I have been dating a single mom for one and a half years. To make a long story short, the biggest challenge in our relationship has been finding time together. Aside from being a single mom, she lives an hour away and has a job that often requires her to work 7 days. I was very patient and she always tried her best to squeeze in as much time with me as she could. She even did it on nights where I knew she was exhausted.

 

Well, last week, everything changed. She got a report that her 6 year old son was doing poorly in reading comprehension. As a single mom with the dad out of the picture, she felt guilty that she wasn't spending enough time doing homework with her son. I didn't see a breakup coming, however. The previous week she was asking my my thoughts on some things (what church we would go to, if I had a problem if she bought a horse) had we got married.

 

The breakup was a blindside and I was angry that she didn't talk to me about her stress and issues so we could have worked together. Quite frankly, I was so shocked by the breakup call that I called back the next day asking for answers. She said she didn't see us getting enough time that she wanted in order for our relationship to grow. (The prior year her ex took her kid for the entire Saturday which freed us up. He had a drug issue so this year our time together has been limited to Saturday night only) She also felt like I was "getting the crumbs" and it wasn't fair. Almost like we were friends trying to make a relationship work.

 

I have been in breakups before, on both ends. I have never been so hurt by a breakup as I have in this one. I have spent a lot of time and emotional energy in this relationship and I loved her. The next four days after the breakup was an emotional roller coaster for me. In the process, I sent a few texts that were below the belt out of frustration. No foul language but I said some hurtful things. My question is, is this a normal reaction when your heart has been broken? I feel really bad now for what I sad as the anger is subsiding.

 

I have been trying NC since Monday with the exception of one text I sent her asking for forgiveness for the things I said. She quickly responded that she forgave me.

 

She also mentioned on a phone call Tuesday that she felt she may have just blown her future.

 

Any advice as I still have feelings for her, and she potentially feels like she made a mistake other than give her time, perhaps months, before attempting a possible reconciliation?

Edited by ponchsox
Posted

Yes, from both parties!!

Posted

I was in a similar situation as you were in. I dated a woman who was older than me and had 4 kids. I surprisingly never thought finding time for 'us' was a challenging, or I guess I enjoyed my time alone. She one day decided it was best for her to let me go, so yeah it was unexpected for me.

We are not roughly 5 months NC out of a 4 year relationship, about a month or so ago I did something 'very' below the belt which I then regretted but managed to come to terms with. I felt ashamed and embarrassed at what I did, as I executed my intentions out of anger. It's simply part of the process and you shouldn't feel terrible about it. What once was so amazingly beautiful can turn into a nightmare like my breakup did. I know view my ex as a complete stranger expecting only the worst form her.
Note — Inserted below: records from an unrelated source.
[src/rtl/alu_div8b.sv]
// Multi-cycle unsigned restoring divider: one quotient bit per clock,
// start/busy/done handshake, results held until the next accepted start.
module alu_div8b #(
    parameter int DATASIZE = 8
) (
    input  logic                iCLK,
    input  logic                iRST,
    input  logic                iStart,
    input  logic [DATASIZE-1:0] iDvd,
    input  logic [DATASIZE-1:0] iDvs,
    output logic [DATASIZE-1:0] oQuo,
    output logic [DATASIZE-1:0] oRem,
    output logic                oBusy,
    output logic                oDone,
    output logic                oDivZ
);

    localparam int CW = $clog2(DATASIZE + 1);
    localparam logic [CW-1:0] LAST = CW'(DATASIZE - 1);

    typedef enum logic [1:0] {IDLE, CALC, DONE} state_t;

    state_t                state_q, state_d;
    logic [CW-1:0]         cnt_q, cnt_d;
    logic [DATASIZE-1:0]   prem_q, prem_d;
    logic [DATASIZE-1:0]   sdvd_q, sdvd_d;
    logic [DATASIZE-1:0]   dvs_q, dvs_d;
    logic [DATASIZE-1:0]   quo_q, quo_d;
    logic [DATASIZE-1:0]   rem_q, rem_d;
    logic                  busy_q, busy_d;
    logic                  done_q, done_d;
    logic                  divz_q, divz_d;

    logic [DATASIZE:0]     shifted;
    logic [DATASIZE+1:0]   diff;
    logic                  borrow;
    logic [DATASIZE-1:0]   iter_rem;
    logic [DATASIZE:0]     iter_dvd;

    // Trial subtraction as A + ~B + 1 one bit wider than the shifted
    // remainder; the extra carry-out bit tells us whether a borrow occurred.
    always_comb begin
        shifted  = {prem_q, sdvd_q[DATASIZE-1]};
        diff     = {1'b0, shifted} + {1'b0, ~{1'b0, dvs_q}} + {{(DATASIZE+1){1'b0}}, 1'b1};
        borrow   = ~diff[DATASIZE+1];
        iter_rem = borrow ? shifted[DATASIZE-1:0] : diff[DATASIZE-1:0];
        iter_dvd = {sdvd_q, ~borrow};
    end

    always_comb begin
        state_d = state_q;
        cnt_d   = cnt_q;
        prem_d  = prem_q;
        sdvd_d  = sdvd_q;
        dvs_d   = dvs_q;
        quo_d   = quo_q;
        rem_d   = rem_q;
        busy_d  = busy_q;
        done_d  = 1'b0;
        divz_d  = divz_q;
        case (state_q)
            IDLE, DONE: begin
                state_d = IDLE;
                if (iStart) begin
                    sdvd_d = iDvd;
                    dvs_d  = iDvs;
                    prem_d = '0;
                    cnt_d  = '0;
                    if (iDvs != '0) begin
                        state_d = CALC;
                        busy_d  = 1'b1;
                        divz_d  = 1'b0;
                    end else begin
                        state_d = DONE;
                        busy_d  = 1'b0;
                        done_d  = 1'b1;
                        divz_d  = 1'b1;
                        quo_d   = '1;
                        rem_d   = iDvd;
                    end
                end
            end
            CALC: begin
                prem_d = iter_rem;
                sdvd_d = iter_dvd[DATASIZE-1:0];
                cnt_d  = cnt_q + CW'(1);
                if (cnt_q == LAST) begin
                    state_d = DONE;
                    quo_d   = iter_dvd[DATASIZE-1:0];
                    rem_d   = iter_rem;
                    busy_d  = 1'b0;
                    done_d  = 1'b1;
                end
            end
            default: state_d = IDLE;
        endcase
    end

    always_ff @(posedge iCLK) begin
        if (iRST) begin
            state_q <= IDLE;
            cnt_q   <= '0;
            prem_q  <= '0;
            sdvd_q  <= '0;
            dvs_q   <= '0;
            quo_q   <= '0;
            rem_q   <= '0;
            busy_q  <= 1'b0;
            done_q  <= 1'b0;
            divz_q  <= 1'b0;
        end else begin
            state_q <= state_d;
            cnt_q   <= cnt_d;
            prem_q  <= prem_d;
            sdvd_q  <= sdvd_d;
            dvs_q   <= dvs_d;
            quo_q   <= quo_d;
            rem_q   <= rem_d;
            busy_q  <= busy_d;
            done_q  <= done_d;
            divz_q  <= divz_d;
        end
    end

    assign oQuo  = quo_q;
    assign oRem  = rem_q;
    assign oBusy = busy_q;
    assign oDone = done_q;
    assign oDivZ = divz_q;

endmodule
What I'm trying to say is that you should not beat yourself up over and over about what occurred. I am of the opinion that you should learn from your mistakes and grow.
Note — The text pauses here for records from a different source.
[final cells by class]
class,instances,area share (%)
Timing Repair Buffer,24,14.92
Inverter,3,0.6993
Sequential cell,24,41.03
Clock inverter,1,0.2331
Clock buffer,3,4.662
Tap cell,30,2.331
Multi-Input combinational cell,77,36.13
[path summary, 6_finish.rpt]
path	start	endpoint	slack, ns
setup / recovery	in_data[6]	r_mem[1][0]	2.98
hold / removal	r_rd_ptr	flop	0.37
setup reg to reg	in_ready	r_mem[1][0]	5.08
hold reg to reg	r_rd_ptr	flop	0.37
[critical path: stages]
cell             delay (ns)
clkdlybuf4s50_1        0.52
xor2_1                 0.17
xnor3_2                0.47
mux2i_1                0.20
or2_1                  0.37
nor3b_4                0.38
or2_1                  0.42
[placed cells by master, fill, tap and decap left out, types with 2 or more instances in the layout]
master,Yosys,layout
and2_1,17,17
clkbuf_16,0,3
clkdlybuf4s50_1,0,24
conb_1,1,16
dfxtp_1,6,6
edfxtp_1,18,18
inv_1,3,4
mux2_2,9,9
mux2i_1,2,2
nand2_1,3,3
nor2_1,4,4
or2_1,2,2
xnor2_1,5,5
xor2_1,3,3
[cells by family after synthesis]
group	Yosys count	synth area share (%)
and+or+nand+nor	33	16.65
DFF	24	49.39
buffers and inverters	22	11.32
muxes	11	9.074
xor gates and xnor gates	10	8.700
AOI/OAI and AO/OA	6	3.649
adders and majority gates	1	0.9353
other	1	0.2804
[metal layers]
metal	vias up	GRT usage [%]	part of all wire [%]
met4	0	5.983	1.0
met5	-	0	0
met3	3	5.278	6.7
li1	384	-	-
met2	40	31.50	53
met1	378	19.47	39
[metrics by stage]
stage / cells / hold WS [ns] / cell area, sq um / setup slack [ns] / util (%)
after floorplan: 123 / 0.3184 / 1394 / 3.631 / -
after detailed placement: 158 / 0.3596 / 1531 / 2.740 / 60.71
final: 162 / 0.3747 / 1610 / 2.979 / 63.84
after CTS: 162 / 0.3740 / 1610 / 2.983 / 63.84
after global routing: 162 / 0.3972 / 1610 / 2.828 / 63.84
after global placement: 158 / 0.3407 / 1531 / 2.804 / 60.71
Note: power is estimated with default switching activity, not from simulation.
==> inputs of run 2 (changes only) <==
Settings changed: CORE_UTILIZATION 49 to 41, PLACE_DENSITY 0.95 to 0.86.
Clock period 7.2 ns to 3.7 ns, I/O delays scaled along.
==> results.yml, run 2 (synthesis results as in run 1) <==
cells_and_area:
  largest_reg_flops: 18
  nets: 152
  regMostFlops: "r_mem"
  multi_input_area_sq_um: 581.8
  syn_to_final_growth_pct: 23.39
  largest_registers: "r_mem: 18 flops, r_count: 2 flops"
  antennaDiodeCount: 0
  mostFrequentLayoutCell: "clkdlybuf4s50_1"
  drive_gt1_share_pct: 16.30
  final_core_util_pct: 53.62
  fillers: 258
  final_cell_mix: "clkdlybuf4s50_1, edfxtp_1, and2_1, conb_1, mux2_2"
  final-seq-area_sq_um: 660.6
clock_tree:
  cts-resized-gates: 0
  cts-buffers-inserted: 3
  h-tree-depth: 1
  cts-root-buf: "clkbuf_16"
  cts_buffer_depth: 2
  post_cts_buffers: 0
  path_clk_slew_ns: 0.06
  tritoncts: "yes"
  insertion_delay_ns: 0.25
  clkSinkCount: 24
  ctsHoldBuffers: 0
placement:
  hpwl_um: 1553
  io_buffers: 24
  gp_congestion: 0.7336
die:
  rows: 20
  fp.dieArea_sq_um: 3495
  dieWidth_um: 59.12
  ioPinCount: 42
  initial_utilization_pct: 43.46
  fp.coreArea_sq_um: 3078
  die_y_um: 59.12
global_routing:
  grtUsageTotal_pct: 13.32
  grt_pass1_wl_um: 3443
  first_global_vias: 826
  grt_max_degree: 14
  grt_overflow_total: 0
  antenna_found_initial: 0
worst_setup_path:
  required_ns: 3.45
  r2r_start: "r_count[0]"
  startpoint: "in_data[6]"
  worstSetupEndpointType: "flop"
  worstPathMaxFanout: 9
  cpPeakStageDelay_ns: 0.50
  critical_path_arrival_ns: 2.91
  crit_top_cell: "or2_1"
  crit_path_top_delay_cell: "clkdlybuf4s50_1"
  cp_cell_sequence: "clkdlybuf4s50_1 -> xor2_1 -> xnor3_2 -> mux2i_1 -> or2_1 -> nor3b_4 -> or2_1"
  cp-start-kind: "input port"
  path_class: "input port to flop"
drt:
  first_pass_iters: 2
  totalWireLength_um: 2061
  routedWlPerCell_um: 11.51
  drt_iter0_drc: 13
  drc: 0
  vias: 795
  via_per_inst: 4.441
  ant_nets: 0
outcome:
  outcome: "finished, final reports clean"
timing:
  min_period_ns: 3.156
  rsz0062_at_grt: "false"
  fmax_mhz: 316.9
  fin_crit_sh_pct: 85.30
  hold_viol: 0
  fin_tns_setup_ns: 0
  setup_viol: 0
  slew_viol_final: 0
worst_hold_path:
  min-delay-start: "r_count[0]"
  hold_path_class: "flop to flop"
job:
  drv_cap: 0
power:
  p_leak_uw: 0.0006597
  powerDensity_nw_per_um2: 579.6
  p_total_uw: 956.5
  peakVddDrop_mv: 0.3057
File: config.mk
export PLATFORM = sky130hd
export DESIGN_NAME = apb_cmd_master
export DESIGN_NICKNAME = d
export VERILOG_FILES = /design/src/rtl/apb_cmd_pkg.sv /design/src/rtl/apb_cmd_master.sv
export SDC_FILE = /design/constraint.sdc
export NUM_CORES = 1
export LEC_CHECK = 0
export ABC_AREA = 1
export ABC_CLOCK_PERIOD_IN_PS = 5200
export BUFFER_PORTS_ARGS = -buffer_cell sky130_fd_sc_hd__buf_4
export CAP_MARGIN = 20
export CORE_ASPECT_RATIO = 1.5
export CORE_UTILIZATION = 50
export CTS_CLUSTER_DIAMETER = 150
export DETAILED_ROUTE_END_ITERATION = 12
export PLACE_DENSITY = 0.95
export SYNTH_ARGS = -nofsm -noshare
export SYNTH_HDL_FRONTEND = slang
export SYNTH_SLANG_ARGS = --single-unit
export TNS_END_PERCENT = 30
File: constraint.sdc
create_clock -name PCLK -period 5.2 [get_ports PCLK]
set_clock_uncertainty 0.1 [all_clocks]
set_input_delay 0.26 -clock PCLK [delete_from_list [all_inputs] [get_ports PCLK]]
set_output_delay 0.26 -clock PCLK [all_outputs]
set_load 0.05 [all_outputs]
File: src/rtl/apb_cmd_pkg.sv
// Shared types and constants for the APB command requester and the register
// slaves it drives (ID and R/W register block).
package apb_cmd_pkg;

  typedef enum logic [1:0] {
    ST_IDLE   = 2'd0,
    ST_SETUP  = 2'd1,
    ST_ACCESS = 2'd2,
    ST_RESP   = 2'd3
  } state_t;

  localparam logic [31:0] ID_ADDR  = 32'h0000_0000;
  localparam logic [31:0] RW_ADDR  = 32'h0000_0100;

  localparam logic [31:0] RST_ADDR = 32'h0000_0000;
  localparam logic [31:0] RST_DATA = 32'h0000_0000;

endpackage

File: src/rtl/apb_cmd_master.sv
// Single-outstanding APB3 requester: one valid/ready command becomes one
// SETUP/ACCESS transfer, answered by one valid/ready response.
module apb_cmd_master
  import apb_cmd_pkg::*;
#(
  parameter int unsigned TIMEOUT = 16
) (
  input  logic        PCLK,
  input  logic        PRESETn,
  input  logic        cmd_valid,
  output logic        cmd_ready,
  input  logic [31:0] cmd_addr,
  input  logic [31:0] cmd_wdata,
  input  logic        cmd_write,
  output logic        rsp_valid,
  input  logic        rsp_ready,
  output logic [31:0] rsp_rdata,
  output logic        rsp_err,
  output logic [31:0] PADDR,
  output logic [31:0] PWDATA,
  output logic        PWRITE,
  output logic        PSEL,
  output logic        PENABLE,
  input  logic [31:0] PRDATA,
  input  logic        PREADY
);

  localparam int unsigned CW = (TIMEOUT > 0) ? $clog2(TIMEOUT + 1) : 1;
  // Counter value seen during ACCESS cycle number TIMEOUT (cycle 1 -> 0).
  localparam logic [CW-1:0] LAST_CNT = CW'((TIMEOUT > 0) ? TIMEOUT - 1 : 0);

  state_t          r_state;
  logic [CW-1:0]   r_cnt;
  logic            w_timeout;

  assign w_timeout = (TIMEOUT != 0) && (r_cnt == LAST_CNT);

  // NOTE: all state and outputs update with non-blocking assignments so every
  // register samples pre-edge values regardless of statement order.
  always_ff @(posedge PCLK or negedge PRESETn) begin
    if (!PRESETn) begin
      r_state   <= ST_IDLE;
      r_cnt     <= '0;
      cmd_ready <= 1'b0;
      rsp_valid <= 1'b0;
      rsp_rdata <= RST_DATA;
      rsp_err   <= 1'b0;
      PADDR     <= RST_ADDR;
      PWDATA    <= RST_DATA;
      PWRITE    <= 1'b0;
      PSEL      <= 1'b0;
      PENABLE   <= 1'b0;
    end else begin
      case (r_state)
        ST_IDLE: begin
          if (cmd_ready && cmd_valid) begin
            cmd_ready <= 1'b0;
            PADDR     <= cmd_addr;
            PWDATA    <= cmd_wdata;
            PWRITE    <= cmd_write;
            PSEL      <= 1'b1;
            r_state   <= ST_SETUP;
          end else begin
            cmd_ready <= 1'b1;
          end
        end

        ST_SETUP: begin
          PENABLE <= 1'b1;
          r_cnt   <= '0;
          r_state <= ST_ACCESS;
        end

        ST_ACCESS: begin
          // A slave answering in the final allowed cycle still completes normally.
          if (PREADY || w_timeout) begin
            rsp_rdata <= (PREADY && !PWRITE) ? PRDATA : RST_DATA;
            rsp_err   <= !PREADY;
            rsp_valid <= 1'b1;
            PSEL      <= 1'b0;
            PENABLE   <= 1'b0;
            r_state   <= ST_RESP;
          end else if (r_cnt != '1) begin
            r_cnt <= r_cnt + CW'(1);
          end
        end

        ST_RESP: begin
          if (rsp_ready) begin
            rsp_valid <= 1'b0;
            cmd_ready <= 1'b1;
            r_state   <= ST_IDLE;
          end
        end

        default: r_state <= ST_IDLE;
      endcase
    end
  end

endmodule

==> metrics.md <==
| Metric | Value |
|---|---|
| RSZ-0062 raised after global routing | `no` |
| Sequential area share after synthesis | `0.612` |
| Post-synthesis net count | `620` |
| Final core utilization | `0.738` |
| Fmax | `398 MHz` |
| Antenna violations before repair | `0` |
| Initial Util | `0.523` |
| Syn. warnings | `0` |
| Most frequent cells in the layout | `nand2_1 (304), buf_4 (205), dfrtp_1 (109), nand3_1 (36), inv_1 (13)` |
| CTS Root Cell | `clkbuf_16` |
| Setup TNS | `0 ns` |
| Num rows | `41` |
| CTS tree | `done` |
| Syn-to-layout area delta | `41.1%` |
| Drt total wl | `11,700 um` |
| Crit path time final | `2.52 ns` |
| Yosys cell types | `16` |
| Multi-input logic area | `1500 um2` |
| Slew headroom | `0.316` |
| Worst skew pair latency | `0.34 ns` |
| Mux contribution to synthesized area | `0` |
| GRT Util Overall | `0.261` |
| Global placement routability congestion | `0.789` |
| Clk slew on worst S/H paths | `0.07 ns` |
| Drt wl/cell | `14.4 um` |
| H-tree Lvls | `3` |
| Number of I/O pins | `204` |
| Worst Setup SP | `r_state[0]` |
| DIE HEIGHT | `118 um` |
| Via count | `4,084` |
| Final nets | `814` |
| Fillers | `650` |
| Maxcap violations | `0` |
| Worst reg2reg startpoint | `r_state[0]` |
| Critical Path Fanout Max | `67` |
| Cell area after synthesis | `4460 um2` |
| Post-route DRC | `0` |
| Status | `finished clean` |
| Largest net degree at the start of global routing | `68` |
| # clock sinks | `109` |
| Crit path capture type | `flip-flop` |
| Number of port buffers | `203` |
| Final period util | `0.484` |
| Compound-Gate Fraction of Synth Area | `0.00449` |
| Die boundary width | `79.1 um` |
| Simple-gate share of the synthesized area | `0.314` |
| Worst slew pin tran | `1.02 ns` |
| Worst hold path startpoint | `cmd_addr[11]` |
| Area leader, netlist | `dfrtp_1` |
| Ratio of cells with drive above 1 in the final layout | `0.323` |
| Max-slew violations | `0` |
| Place WS | `2.69 ns` |
| Synth top area share | `0.612` |
| Clock Path Buffers | `2` |
| Leakage | `3.65 nW` |
| Die ar. | `9300 um2` |
| Worst setup margin | `2.68 ns` |
| 1st-iter DRT viols | `331` |
| Fin Hold WS | `0.0181 ns` |
| Critical Setup Path Class | `reg -> reg` |
| Cells after synthesis | `512` |
| TritonCTS Buffers | `9` |
| # setup viols final | `0` |
| Hold Path Class | `in -> reg` |
| VDD IR max | `404 uV` |
| First-pass DRT Iterations | `4` |
| Critical Path Start Type | `flip-flop` |
| CTS resizes | `0` |
| Most common cell after layout, fill and taps aside | `nand2_1` |
| Post-Syn Area per Cell | `8.70 um2` |
| GRT overflow | `0` |
| Post-DP HPWL | `8710 um` |
| N_diodes | `0` |
| Fin. Hold Viols | `0` |
| Remaining antenna violation count | `0` |
| Yosys reg bits | `109` |
| Flip-flop and latch area | `2730 um2` |
| Core area | `8520 um2` |
| First-pass GRT wire length | `18,700 um` |
| Avg Vias per Cell | `5.00` |
| CP Data Required Time | `5.32 ns` |
| Adder-cell share of the synthesized area | `0.0168` |
| Signal arrival time at the worst endpoint | `2.64 ns` |
| Main combinational cell family by area after synthesis | `simple AND/OR/NAND/NOR gates` |
| Xor and xnor area share after synthesis | `0` |
| P per Cell Area | `712 nW/um2` |
| Most area-consuming cells after synthesis | `dfrtp_1 (61%), nand2_1 (26%), nand3_1 (4.0%)` |
| Vias in the first global route | `4,050` |
-- flip-flops by register name, summed over array words and instances (netlist names) --
signal	flops
PADDR	32
PWDATA	32
rsp_rdata	32
r_cnt	5
r_state	2
PENABLE	1
PSEL	1
PWRITE	1
cmd_ready	1
rsp_err	1
rsp_valid	1
-- layout make-up --
cell class,count,share of cell area
clock inverter,5,0.0123
inverter,17,0.0101
timing repair buffer,207,0.249
tap,107,0.0213
sequential,109,0.434
clock buffer,9,0.0358
multi-input combinational,362,0.238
keep propelling yourself forward and as difficult as this may be know that you will eventually crawl out of this hole and be a new and improved you.

Posted

It's not out of the norm, for sure. You were hurt, and you lashed out.

 

If you want to reconcile with her, I would stay in contact, but would not do/say anything that puts any kind of pressure on her. Be her friend.

 

I wouldn't give that advice for most breakups, but I understand the power of mommy-guilt, and it seems to me that she is just overwhelmed and doesn't feel like she has anything left to give to a relationship, so there may be a chance for getting back together in the future.

 

However - I wouldn't put all your eggs in her basket, and would go date.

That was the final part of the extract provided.